Louisiana Is the Most Violent State

October 23, 2016 by Evan Comen

Louisiana bayou and cypress trees

Violent crime in the United States declined significantly over the past two decades. The violent crime rate fell from 685 incidents per 100,000 people in 1995 to 366 incidents per 100,000 people in 2014. While generally violence in the United States is trending downward, some states remain far more dangerous than others.

24/7 Wall St. generated an index to rank the peacefulness or violence of each U.S. state. Less peaceful states tend to have high violent crime and homicide rates as well as high small arms ownership and incarceration rates. In more peaceful states, these rates are lower. Based on our analysis, Louisiana is the most violent state.

Click here to see America’s most violent (and peaceful) states.

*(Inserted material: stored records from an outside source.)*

This design comes from an exercise in tuning for small area, a short achievable clock period and few clock cycles per item on the open sky130 flow, not from production work.
Where RTL was checked, it was by simulation tests only, not by an equivalence proof against the original.
Function not checked in run 2: the RTL went through the layout flow alone.
Power and IR drop assume default switching activity.

### config.mk
export PLATFORM = sky130hd
export DESIGN_NAME = int64_power_overflow_checked
export DESIGN_NICKNAME = int64_power_overflow_checked
export VERILOG_FILES = /design/flow/design.v
export SDC_FILE = /design/flow/constraint.sdc
export NUM_CORES = 4
export LEC_CHECK = 0
export CAP_MARGIN = 20
export CORE_MARGIN = 2
export CORE_UTILIZATION = 40
export SETUP_SLACK_MARGIN = 3
export SLEW_MARGIN = 20
### constraint.sdc
create_clock -name core_clock -period 10.0 [get_ports {clock}]
set_input_delay 2.0000 -clock core_clock [delete_from_list [all_inputs] [get_ports {clock}]]
set_output_delay 2.0000 -clock core_clock [all_outputs]
set_load 0.01 [all_outputs]
### run.sh
#!/bin/bash
# synth_recipe.tcl (not shown) runs the flow's synth.tcl, then flattens the netlist and writes it again
# the make line also repeats each setting of config.mk as NAME=value (left out here)
make -C /OpenROAD-flow-scripts/flow DESIGN_CONFIG=/design/flow/config.mk WORK_HOME=/design/flow/orfs CLKGATE_MAP_FILE= SYNTH_SCRIPT=/design/flow/synth_recipe.tcl finish
### design.v
`default_nettype none
package iopc_pkg;
   localparam int FIELD_W = 64;
   localparam int K = 8;
   localparam logic [1:0] KIND_TRIV = 2'd0;   
   localparam logic [1:0] KIND_OVF  = 2'd1;   
   localparam logic [1:0] KIND_COMP = 2'd2;   
endpackage
`default_nettype wire
`default_nettype none
module iopc_mul #(
   parameter int K = 8
) (
   input  logic [64:0]  acc,
   input  logic [31:0]  a,
   input  logic [K-1:0] chunk,
   output logic [64:0]  sum
);
   assign sum = {acc[64-K:0], {K{1'b0}}} + 65'(a) * 65'(chunk);
endmodule
`default_nettype wire
`default_nettype none
module iopc_ctrl (
   input  logic [63:0] b,
   input  logic [63:0] e,
   output logic [1:0]  kind,
   output logic [63:0] r_init,    
   output logic        neg,       
   output logic [5:0]  e_rem,     
   output logic [3:0]  idx        
);
   logic        bneg, eneg, ezero, ebig, e_one, mag_le1, mag_ge32, pc_ovf;
   logic [63:0] mag, magp;
   logic [5:0]  e6;
   logic [3:1]  ge_chunk;
   assign bneg  = b[63];
   assign mag   = bneg ? (64'd0 - b) : b;
   assign magp  = b ^ {64{bneg}};           
   assign eneg  = e[63];
   assign ezero = (e == 64'd0);
   assign ebig  = |e[62:6];
   assign e6    = e[5:0];
   assign e_one = !ebig && (e6 == 6'd1);
   assign mag_le1  = (b[63:1] == 63'd0) || (&b);
   assign mag_ge32 = bneg ? (!(&b[63:32]) || (b[31:0] == 32'd0)) : (|b[63:32]);
   always_comb begin
      pc_ovf = 1'b0;
      for (int p = 2; p < 32; p++) begin
         if ((|(magp >> p)) && (e6 >= 6'((64 + p - 1) / p))) pc_ovf = 1'b1;
      end
   end
   always_comb begin
      for (int j = 1; j < 4; j++) begin
         ge_chunk[j] = bneg ? (((b >> (8 * j)) != ({64{1'b1}} >> (8 * j))) || ((b << (64 - 8 * j)) == 64'd0))
                            : (|(b >> (8 * j)));
      end
   end
   assign idx = ge_chunk[3] ? 4'b1000 : ge_chunk[2] ? 4'b0100 : ge_chunk[1] ? 4'b0010 : 4'b0001;
   always_comb begin
      if (eneg || ezero || mag_le1 || e_one) kind = iopc_pkg::KIND_TRIV;
      else if (ebig || mag_ge32 || pc_ovf)   kind = iopc_pkg::KIND_OVF;
      else                                   kind = iopc_pkg::KIND_COMP;
   end
   assign r_init = eneg ? 64'd0 : ezero ? 64'd1 : mag;
   assign neg    = bneg && e[0];
   always_comb begin
      e_rem = 6'b100000;
      for (int i = 1; i < 6; i++) begin
         if (e6[i] && (e6 >> (i + 1)) == 6'd0) e_rem = 6'((e6 << (6 - i)) | (6'd1 << (5 - i)));
      end
   end
endmodule
`default_nettype wire
`default_nettype none
module int64_power_overflow_checked (
   input  logic        clock,
   input  logic        reset,
   input  logic        req_valid,
   output logic        req_stall,
   input  logic [63:0] req_base,
   input  logic [63:0] req_exponent,
   output logic        rsp_valid,
   input  logic        rsp_stall,
   output logic [63:0] rsp_power,
   output logic        rsp_overflow
);
   localparam int K = iopc_pkg::K;
   logic [1:0]  in_kind;
   logic [63:0] in_r;
   logic        in_neg;
   logic [5:0]  in_erem;
   logic [3:0]  in_idx;
   iopc_ctrl u_cls (
      .b      (req_base),
      .e      (req_exponent),
      .kind   (in_kind),
      .r_init (in_r),
      .neg    (in_neg),
      .e_rem  (in_erem),
      .idx    (in_idx)
   );
   logic        i_valid;
   logic [1:0]  i_kind;
   logic [63:0] i_r;
   logic        i_neg;
   logic [5:0]  i_erem;
   logic [3:0]  i_idx;
   logic        c_busy;
   logic [1:0]  c_kind;
   logic [63:0] r_ff;
   logic [31:0] m_ff;
   logic [64:0] acc_ff;
   logic [5:0]  erem_ff;
   logic [7:0]  idx_ff;      
   logic        mul_ff;      
   logic        neg_ff;
   logic        ovf_pend;    
   logic        last_ff;     
   logic        o_valid;
   logic [63:0] o_mag;
   logic        o_neg, o_ovf;
   logic        o_free, accept, c_fin, c_take, direct;
   logic [31:0] mul_a;
   logic [K-1:0] chunk;
   logic [64:0] prod;
   logic        last_chunk, last_op, ovf_pre, prod_big, fin_ovf;
   logic [63:0] fin_val;
   logic [62:0] r_sfx;       
   logic [7:0]  prod_top;
   logic        last_nx;
   assign o_free = !o_valid || !rsp_stall;
   assign accept = req_valid && !i_valid;
   assign mul_a = mul_ff ? m_ff : r_ff[31:0];
   always_comb begin
      chunk = '0;
      for (int j = 0; j < 8; j++) chunk |= r_ff[K * j +: K] & {K{idx_ff[j]}};
   end
   iopc_mul #(.K(K)) u_mul (
      .acc   (acc_ff),
      .a     (mul_a),
      .chunk (chunk),
      .sum   (prod)
   );
   always_comb begin
      r_sfx[62] = r_ff[63];
      for (int t = 61; t >= 0; t--) r_sfx[t] = r_sfx[t + 1] | r_ff[t + 1];
   end
   always_comb begin
      ovf_pre = 1'b0;
      if (mul_ff) begin
         for (int j = 1; j < 32; j++) begin
            if (m_ff[j] && r_sfx[63 - j]) ovf_pre = 1'b1;
         end
      end else begin
         ovf_pre = |r_ff[63:32];
      end
   end
   assign last_chunk = idx_ff[0];
   assign last_op    = last_ff;
   assign last_nx    = (!mul_ff && erem_ff[5]) ? (erem_ff[4:0] == 5'b10000)
                                               : (erem_ff[3:0] == 4'b1000) && !erem_ff[4];
   assign prod_big   = prod[64] || (prod[63] && (!(last_op && neg_ff) || (|prod[62:0])));
   always_comb begin
      prod_top = 8'd1;
      for (int j = 1; j < 8; j++) begin
         if (|prod[K * j +: K]) prod_top = 8'd1 << j;
      end
   end
   assign c_fin = c_busy && ((c_kind != iopc_pkg::KIND_COMP) || ovf_pend || ovf_pre ||
                             (last_chunk && last_op));
   assign fin_ovf = (c_kind == iopc_pkg::KIND_OVF) ||
                    ((c_kind == iopc_pkg::KIND_COMP) && (ovf_pend || ovf_pre || prod_big));
   assign fin_val = (c_kind == iopc_pkg::KIND_TRIV) ? r_ff : prod[63:0];
   assign c_take = !c_busy || (c_fin && o_free);
   assign direct = accept && c_take;
   always_ff @(posedge clock) begin
      if (reset) begin
         i_valid <= 1'b0;
      end else if (accept && !c_take) begin
         i_valid <= 1'b1;
      end else if (c_take) begin
         i_valid <= 1'b0;
      end
      if (accept && !c_take) begin
         i_kind <= in_kind;
         i_r    <= in_r;
         i_neg  <= in_neg;
         i_erem <= in_erem;
         i_idx  <= in_idx;
      end
      if (reset) begin
         c_busy <= 1'b0;
      end else if (c_take) begin
         c_busy <= i_valid || accept;
      end
      if (c_take) begin
         c_kind   <= i_valid ? i_kind : in_kind;
         r_ff     <= i_valid ? i_r : in_r;
         m_ff     <= i_valid ? i_r[31:0] : in_r[31:0];
         neg_ff   <= i_valid ? i_neg : in_neg;
         erem_ff  <= i_valid ? i_erem : in_erem;
         idx_ff   <= {4'd0, i_valid ? i_idx : in_idx};
         last_ff  <= ((i_valid ? i_erem : in_erem) == 6'b010000);
         acc_ff   <= '0;
         mul_ff   <= 1'b0;
         ovf_pend <= 1'b0;
      end else if (!c_fin) begin
         if (!last_chunk) begin
            acc_ff <= prod;
            idx_ff <= idx_ff >> 1;
         end else begin
            acc_ff <= '0;
            r_ff   <= prod[63:0];
            idx_ff <= prod_top;
            if (prod_big) ovf_pend <= 1'b1;
            last_ff <= last_nx;
            if (!mul_ff && erem_ff[5]) begin
               mul_ff <= 1'b1;
            end else begin
               mul_ff  <= 1'b0;
               erem_ff <= erem_ff << 1;
            end
         end
      end
      if (reset) begin
         o_valid <= 1'b0;
      end else if (c_fin && o_free) begin
         o_valid <= 1'b1;
      end else if (!rsp_stall) begin
         o_valid <= 1'b0;
      end
      if (c_fin && o_free) begin
         o_mag <= fin_val;
         o_neg <= neg_ff;
         o_ovf <= fin_ovf;
      end
   end
   assign req_stall    = i_valid;
   assign rsp_valid    = o_valid;
   assign rsp_power    = o_ovf ? 64'd0 : o_neg ? (64'd0 - o_mag) : o_mag;
   assign rsp_overflow = o_ovf;
endmodule
`default_nettype wire
==> impl_metrics.json, run 1 <==
{
  "cp_cell_sequence": "a22oi_1 > nand4_1 > buf_6 > nand2_1 > fa_1 > inv_1 > fa_1 > fa_1 > inv_1 > fa_1 > inv_1 > ha_4 > a21oi_2 > o211ai_1 > buf_4 > buf_4 > a21o_4 > a21o_4 > a21oi_4 > buf_4 > xor2_1 > nand4b_1 > or4_1 > o221a_4",
  "dieWidth_um": 269.1,
  "synth.distinct_cells": 92,
  "critical_path_class": "flip-flop to flip-flop",
  "report.power.total_uw": 5580,
  "drt_iter0_markers": 2540,
  "worst-endpoint-required_ns": 10.35,
  "timing.slew.headroom": 0.1271,
  "arrival_ns": 7.56,
  "grt_pass1_wl_um": 157800,
  "seq_area_frac_synth": 0.3173,
  "min_period_over_period": 0.7205,
  "outcome": "timing/DRC/antenna clean",
  "syn-mean-instance-area_um2": 8.728,
  "measured_slew_at_the_worst_slew_check_pin_ns": 1.296,
  "synth_ff_type": "edfxtp_1",
  "power-per-cell-area_mw_per_mm2": 160.2,
  "netlist.top_cell.by_area": "edfxtp_1",
  "io_buffer_count": 198,
  "gr-usage-all-layers": 0.2931,
  "via_count": 25640,
  "drt_pre_antenna_iters": 8,
  "postSynthCellCount": 3220,
  "initial_utilization": 0.4027,
  "floorplan.die_area_mm2": 0.07240,
  "antenna_found_initial": 6,
  "hold_path_depth": 2,
  "post_synth_and_or_nand_nor_area_fraction": 0.2041,
  "gp_congestion": 1.008,
  "multiplexer_fraction_of_the_synthesized_cell_area": 0.01923,
  "crit_top_cell": "fa_1",
  "die_y_um": 269.1,
  "worstSetupStartpointType": "flip-flop",
  "fin_worst_skew_ns": 0.03679,
  "max_cap_viol_count": 0,
  "synth.top_cells.by_area": "edfxtp_1, fa_1, nor2_1",
  "cts_max_level": 2,
  "post_synth_fa_ha_maj_area_fraction": 0.1828,
  "whs_endpoint": "acc_ff[33]$_SDFFE_PN0N_",
  "layout.nets": 3854,
  "rr_worst_depth": 24,
  "hold_path_startpoint": "acc_ff[33]$_SDFFE_PN0N_",
  "maxSlewViolCount": 0,
  "postSynthRegisterBits": 319,
  "tns_ns": 0,
  "max_freq_mhz": 138.8,
  "mappedNetlistArea_mm2": 0.02810,
  "yosys.cell_count.top_type": "nor2_1",
  "postSynthNetCount": 3636,
  "tritoncts_num_sinks": 319,
  "num_rows": 97,
  "synth_edf_count": 253,
  "crit_path_max_fanout": 23,
  "finalSetupViolations": 0,
  "power.leakage_uw": 0.01347,
  "synth_warnings": 2,
  "endpoint_kind": "flip-flop",
  "first_global_vias": 24570,
  "cts-root-to-sink-buffers": 3,
  "core_area_mm2": 0.06979,
  "vdd.ir_drop.worst_mv": 0.1247,
  "r2r-end": "o_ovf$_DFFE_PP_",
  "final.min_clock_period_ns": 7.205,
  "post-synth-top-area-fraction": 0.2703,
  "worst-r2r-setup-slack_ns": 2.79,
  "cts_tree": "built",
  "final-hold-violation-count": 0,
  "syn_to_final_growth_pct": 23.92,
  "ant_nets": 0,
  "insertion_delay_of_the_later_clocked_pin_in_the_worst_skew_pair_ns": 0.59,
  "via_cell_ratio": 5.819,
  "clk_transition_reported_paths_ns": 0.06,
  "synth_top_family_by_area": "simple AND/OR/NAND/NOR gates",
  "timing.critical_path.max_delay_family": "adder cells",
  "wl_per_cell_um": 24.15,
  "fin_worst_hold_slack_ns": 0.4667,
  "ios": 199,
  "synth.top_cells.by_count": "nor2_1, nand2_1, inv_1, edfxtp_1, fa_1",
  "cts_buffer_count": 37,
  "reg2reg_from": "r_ff[33]$_DFFE_PP_",
  "cts_root_buf": "clkbuf_16",
  "worst_path_largest_cell_delay_ns": 0.63,
  "grt-ovfl-total": 0,
  "place_hpwl_um": 77360,
  "slowest_stage": "edfxtp_1",
  "final_layout_size_suffix_gt1_frac": 0.1446,
  "rsz0062_at_grt": "true",
  "detail_route.drc_violations": 0,
  "timing.hold.worst.class": "flip-flop to flip-flop",
  "synthXorXnorAreaFrac": 0.05734,
  "routed_wirelength_um": 106400,
  "critical_path_buf_inv_count": 7,
  "asyncSetResetFlopFracSynth": 0,
  "largest_net_degree_at_the_start_of_global_routing": 103,
  "synth_compound_gate_area_share": 0.1502
}
## worst max path at each step
stage                                 startpoint             endpoint  depth (start not counted)
after floorplan           idx_ff[6]$_SDFFE_PN0N_      o_ovf$_DFFE_PP_                         25
after global placement       idx_ff[0]$_DFFE_PP_      o_ovf$_DFFE_PP_                         22
after detailed placement     idx_ff[0]$_DFFE_PP_      o_ovf$_DFFE_PP_                         22
after CTS                    idx_ff[0]$_DFFE_PP_      o_ovf$_DFFE_PP_                         22
after global routing         idx_ff[0]$_DFFE_PP_  idx_ff[2]$_DFFE_PP_                         25
final                         r_ff[33]$_DFFE_PP_      o_ovf$_DFFE_PP_                         24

Click here to read our full methodology.

Louisiana is the only state in the country with a murder rate of more than 10 homicides per 100,000 residents. Mass shootings — classified as incidents with at least four shooting victims — are also relatively common in Louisiana. So far this year alone, there have been eight documented mass shootings, which left 31 injured and nine dead. Only six other states have reported greater numbers of injuries from mass shootings in 2016.

Louisiana also has some of highest shares of gun owners and prisoners in the country. There are 818 prisoners per 100,000 Louisiana residents, the highest incarceration rate of any state and nearly double the national figure. Additionally, Louisiana has one of the highest gun ownership rates in the country. Guns are a factor in 67% of suicides in Louisiana, a larger share than in all but two other states.

In an interview with 24/7 Wall St., Dr. Nancy La Vigne, director of the Justice Policy Center of the policy think tank the Urban Institute, explained that a slew of factors contribute to violence in a community. She noted that many factors are involved, and anything from low incomes to the presence of 15- to 25-year old men to a combination of environmental conditions can help explain unrest in an area. “Vacant housing, burned out streetlights, [and] signs of disorder,” La Vigne said, “can predict where crime might be more concentrated.”

Many of the factors La Vigne mentioned are associated with high unemployment and poverty. In Louisiana, 6.2% of the workforce is unemployed, the third highest unemployment rate of any states. The 20% poverty rate is also the third highest.

In the vast majority of the nation’s least peaceful states, households earn lower incomes. Of the 25 violent states at the bottom of the peacefulness index, 20 have median household incomes below the national figure of $53,657 annually. In Louisiana, the typical household earns $44,555 annually, the seventh lowest median household income of any state.